Records for the task:
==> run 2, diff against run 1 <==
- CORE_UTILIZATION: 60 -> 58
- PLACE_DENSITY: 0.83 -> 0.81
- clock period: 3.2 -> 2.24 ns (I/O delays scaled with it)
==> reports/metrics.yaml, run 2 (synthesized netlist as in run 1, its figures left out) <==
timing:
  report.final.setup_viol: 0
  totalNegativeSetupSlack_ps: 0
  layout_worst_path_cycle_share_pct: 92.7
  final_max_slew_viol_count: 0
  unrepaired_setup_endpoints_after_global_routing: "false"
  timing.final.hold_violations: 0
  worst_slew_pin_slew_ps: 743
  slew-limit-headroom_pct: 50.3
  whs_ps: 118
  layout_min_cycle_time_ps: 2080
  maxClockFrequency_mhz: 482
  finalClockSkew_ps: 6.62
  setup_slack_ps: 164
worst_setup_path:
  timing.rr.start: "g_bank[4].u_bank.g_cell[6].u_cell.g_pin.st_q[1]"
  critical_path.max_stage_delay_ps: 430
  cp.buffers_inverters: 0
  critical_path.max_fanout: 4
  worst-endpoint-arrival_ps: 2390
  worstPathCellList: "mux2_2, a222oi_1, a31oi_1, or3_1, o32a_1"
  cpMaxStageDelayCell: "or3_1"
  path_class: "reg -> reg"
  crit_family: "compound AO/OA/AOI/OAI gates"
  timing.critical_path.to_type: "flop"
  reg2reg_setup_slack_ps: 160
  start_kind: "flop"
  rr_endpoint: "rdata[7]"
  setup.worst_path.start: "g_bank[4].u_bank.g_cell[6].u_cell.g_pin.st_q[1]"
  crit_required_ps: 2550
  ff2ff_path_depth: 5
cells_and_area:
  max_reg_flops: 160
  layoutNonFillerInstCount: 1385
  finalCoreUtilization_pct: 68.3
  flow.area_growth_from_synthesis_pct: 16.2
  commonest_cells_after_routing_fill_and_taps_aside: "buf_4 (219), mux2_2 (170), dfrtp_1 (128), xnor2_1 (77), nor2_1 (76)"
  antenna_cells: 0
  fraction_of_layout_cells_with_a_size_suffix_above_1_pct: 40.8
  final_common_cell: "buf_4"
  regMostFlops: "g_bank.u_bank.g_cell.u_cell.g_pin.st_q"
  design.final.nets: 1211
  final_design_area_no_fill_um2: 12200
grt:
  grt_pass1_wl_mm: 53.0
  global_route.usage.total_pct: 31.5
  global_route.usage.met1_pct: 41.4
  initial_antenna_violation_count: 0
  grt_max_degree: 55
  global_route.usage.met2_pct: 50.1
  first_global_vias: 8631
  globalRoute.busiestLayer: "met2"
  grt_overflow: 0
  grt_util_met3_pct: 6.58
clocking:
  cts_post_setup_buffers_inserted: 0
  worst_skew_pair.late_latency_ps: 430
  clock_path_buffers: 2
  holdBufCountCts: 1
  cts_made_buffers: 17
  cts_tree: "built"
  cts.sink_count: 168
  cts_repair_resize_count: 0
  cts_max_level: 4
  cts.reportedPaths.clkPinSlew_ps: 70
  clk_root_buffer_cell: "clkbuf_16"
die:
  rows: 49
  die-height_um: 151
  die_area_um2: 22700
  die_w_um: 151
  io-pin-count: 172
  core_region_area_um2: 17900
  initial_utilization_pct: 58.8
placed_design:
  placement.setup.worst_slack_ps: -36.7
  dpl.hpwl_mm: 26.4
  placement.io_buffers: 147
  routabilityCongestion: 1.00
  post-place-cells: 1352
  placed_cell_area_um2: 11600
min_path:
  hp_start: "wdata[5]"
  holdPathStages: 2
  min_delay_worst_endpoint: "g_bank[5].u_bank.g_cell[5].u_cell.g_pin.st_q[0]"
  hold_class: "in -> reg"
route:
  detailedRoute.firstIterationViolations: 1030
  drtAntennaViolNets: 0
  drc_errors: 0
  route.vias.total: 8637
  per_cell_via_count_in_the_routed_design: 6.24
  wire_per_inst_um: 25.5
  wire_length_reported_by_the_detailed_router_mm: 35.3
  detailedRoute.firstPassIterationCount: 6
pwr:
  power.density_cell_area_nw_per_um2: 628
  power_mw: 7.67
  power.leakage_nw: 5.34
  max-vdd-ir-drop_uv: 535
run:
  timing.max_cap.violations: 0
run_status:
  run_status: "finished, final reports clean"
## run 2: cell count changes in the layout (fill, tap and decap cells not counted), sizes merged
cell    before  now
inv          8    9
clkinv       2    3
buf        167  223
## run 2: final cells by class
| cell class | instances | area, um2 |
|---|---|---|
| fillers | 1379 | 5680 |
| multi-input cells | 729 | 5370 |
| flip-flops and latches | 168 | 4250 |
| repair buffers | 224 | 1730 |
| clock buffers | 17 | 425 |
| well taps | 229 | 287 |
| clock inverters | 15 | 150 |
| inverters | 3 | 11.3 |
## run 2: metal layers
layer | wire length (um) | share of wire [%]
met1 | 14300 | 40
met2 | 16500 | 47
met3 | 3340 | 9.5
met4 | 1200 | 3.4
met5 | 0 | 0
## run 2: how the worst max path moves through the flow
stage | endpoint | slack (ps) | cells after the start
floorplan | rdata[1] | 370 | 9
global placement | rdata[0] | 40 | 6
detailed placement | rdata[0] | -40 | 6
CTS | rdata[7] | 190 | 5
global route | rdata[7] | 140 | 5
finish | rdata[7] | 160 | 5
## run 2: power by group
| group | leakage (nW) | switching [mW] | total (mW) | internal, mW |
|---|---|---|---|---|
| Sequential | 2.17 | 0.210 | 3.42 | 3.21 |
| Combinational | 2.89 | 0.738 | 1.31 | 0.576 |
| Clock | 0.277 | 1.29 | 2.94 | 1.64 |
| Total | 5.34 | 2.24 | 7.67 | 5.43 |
## src/rtl/sar_pkg.sv

```systemverilog
package sar_pkg;
  typedef enum logic [0:0] {
    PH_IDLE = 1'b0,
    PH_CONV = 1'b1
  } sar_phase_e;
endpackage

```

## src/rtl/sar_step_fsm.sv

```systemverilog
module sar_step_fsm
  import sar_pkg::*;
#(
  parameter int N    = 8,
  parameter int IDXW = $clog2(N)
) (
  input  logic            clk,
  input  logic            rst_n,
  input  logic            start_i,
  output logic            busy_o,
  output logic            load_o,
  output logic            step_o,
  output logic            last_o,
  output logic [IDXW-1:0] ptr_o,
  output logic            done_o
);
  localparam logic [IDXW-1:0] TOP_IDX = IDXW'(N - 1);

  sar_phase_e      phase_q, phase_d;
  logic [IDXW-1:0] ptr_q, ptr_d;
  logic            done_q;

  assign busy_o = (phase_q == PH_CONV);
  assign load_o = (phase_q == PH_IDLE) && start_i;
  assign step_o = busy_o;
  assign last_o = busy_o && (ptr_q == '0);
  assign ptr_o  = ptr_q;
  assign done_o = done_q;

  always_comb begin
    phase_d = phase_q;
    ptr_d   = ptr_q;
    unique case (phase_q)
      PH_IDLE: begin
        if (start_i) begin
          phase_d = PH_CONV;
          ptr_d   = TOP_IDX;
        end
      end
      PH_CONV: begin
        if (ptr_q == '0) phase_d = PH_IDLE;
        else             ptr_d   = ptr_q - IDXW'(1);
      end
      default: phase_d = PH_IDLE;
    endcase
  end

  always_ff @(posedge clk or negedge rst_n) begin
    if (!rst_n) begin
      phase_q <= PH_IDLE;
      ptr_q   <= '0;
      done_q  <= 1'b0;
    end else begin
      phase_q <= phase_d;
      if (load_o || step_o) ptr_q <= ptr_d;
      done_q  <= last_o;
    end
  end

  // the completion strobe never lasts two cycles
  p_done_pulse_r5: assert property (@(posedge clk) disable iff (!rst_n)
    done_o |=> !done_o);

  // a start request during a search does not disturb the bit pointer
  p_start_ignored_r7: assert property (@(posedge clk) disable iff (!rst_n)
    (busy_o && start_i && (ptr_o != '0)) |=> (busy_o && (ptr_o == $past(ptr_o) - IDXW'(1))));
endmodule

```

## src/rtl/sar_trial_reg.sv

```systemverilog
module sar_trial_reg #(
  parameter int N    = 8,
  parameter int IDXW = $clog2(N)
) (
  input  logic            clk,
  input  logic            rst_n,
  input  logic            load_i,
  input  logic            step_i,
  input  logic [IDXW-1:0] ptr_i,
  input  logic            cmp_i,
  output logic [N-1:0]    work_o,
  output logic [N-1:0]    work_next_o
);
  localparam logic [N-1:0] MID_CODE = {1'b1, {(N-1){1'b0}}};

  logic [N-1:0] work_q, work_d;

  always_comb begin
    work_d = work_q;
    if (load_i) begin
      work_d = MID_CODE;
    end else if (step_i) begin
      work_d[ptr_i] = cmp_i;
      if (ptr_i != '0) work_d[ptr_i - IDXW'(1)] = 1'b1;
    end
  end

  always_ff @(posedge clk or negedge rst_n) begin
    if (!rst_n)                work_q <= '0;
    else if (load_i || step_i) work_q <= work_d;
  end

  assign work_o      = work_q;
  assign work_next_o = work_d;

  // the resolved bit follows the comparator sampled on that edge
  p_keep_clear_r3: assert property (@(posedge clk) disable iff (!rst_n)
    (step_i && !load_i) |=> (work_q[$past(ptr_i)] == $past(cmp_i)));

  // the next lower bit becomes the new trial bit
  p_next_trial_r2: assert property (@(posedge clk) disable iff (!rst_n)
    (step_i && !load_i && (ptr_i != '0)) |=> work_q[$past(ptr_i) - IDXW'(1)]);
endmodule

```

## src/rtl/sar_result_latch.sv

```systemverilog
module sar_result_latch #(
  parameter int N = 8
) (
  input  logic         clk,
  input  logic         rst_n,
  input  logic         capture_i,
  input  logic [N-1:0] code_i,
  input  logic         done_i,
  output logic [N-1:0] result_o
);
  logic [N-1:0] result_q;

  always_ff @(posedge clk or negedge rst_n) begin
    if (!rst_n)         result_q <= '0;
    else if (capture_i) result_q <= code_i;
  end

  assign result_o = result_q;

  // the held result moves only together with the done strobe
  p_result_hold_r6: assert property (@(posedge clk) disable iff (!rst_n)
    !$stable(result_o) |-> done_i);
endmodule

```

## src/rtl/sar_search_ctrl.sv

```systemverilog
module sar_search_ctrl #(
  parameter int N = 8
) (
  input  logic         clk,
  input  logic         rst_n,
  input  logic         start_i,
  input  logic         cmp_above_i,
  output logic [N-1:0] trial_code_o,
  output logic         busy_o,
  output logic         done_o,
  output logic [N-1:0] result_o
);
  localparam int IDXW = $clog2(N);
  localparam logic [N-1:0] MID_CODE = {1'b1, {(N-1){1'b0}}};

  logic            load_w, step_w, last_w;
  logic [IDXW-1:0] ptr_w;
  logic [N-1:0]    work_w, work_next_w;

  sar_step_fsm #(.N(N), .IDXW(IDXW)) u_fsm (
    .clk     (clk),
    .rst_n   (rst_n),
    .start_i (start_i),
    .busy_o  (busy_o),
    .load_o  (load_w),
    .step_o  (step_w),
    .last_o  (last_w),
    .ptr_o   (ptr_w),
    .done_o  (done_o)
  );

  sar_trial_reg #(.N(N), .IDXW(IDXW)) u_trial (
    .clk         (clk),
    .rst_n       (rst_n),
    .load_i      (load_w),
    .step_i      (step_w),
    .ptr_i       (ptr_w),
    .cmp_i       (cmp_above_i),
    .work_o      (work_w),
    .work_next_o (work_next_w)
  );

  sar_result_latch #(.N(N)) u_result (
    .clk       (clk),
    .rst_n     (rst_n),
    .capture_i (last_w),
    .code_i    (work_next_w),
    .done_i    (done_o),
    .result_o  (result_o)
  );

  assign trial_code_o = work_w;

  // an accepted start opens the search at mid-scale
  p_first_trial_r1: assert property (@(posedge clk) disable iff (!rst_n)
    (start_i && !busy_o) |=> (busy_o && (trial_code_o == MID_CODE)));

  // busy is low whenever done is reported
  p_done_idle_r5: assert property (@(posedge clk) disable iff (!rst_n)
    done_o |-> !busy_o);
endmodule

```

Problem to work on: Given the data above, transcribe exactly the lines from the one containing "finish | rdata[7] | 160 | 5" down to the one containing "2.94 | 1.64 |", and no others.

Result of the exercise:
finish | rdata[7] | 160 | 5
## run 2: power by group
| group | leakage (nW) | switching [mW] | total (mW) | internal, mW |
|---|---|---|---|---|
| Sequential | 2.17 | 0.210 | 3.42 | 3.21 |
| Combinational | 2.89 | 0.738 | 1.31 | 0.576 |
| Clock | 0.277 | 1.29 | 2.94 | 1.64 |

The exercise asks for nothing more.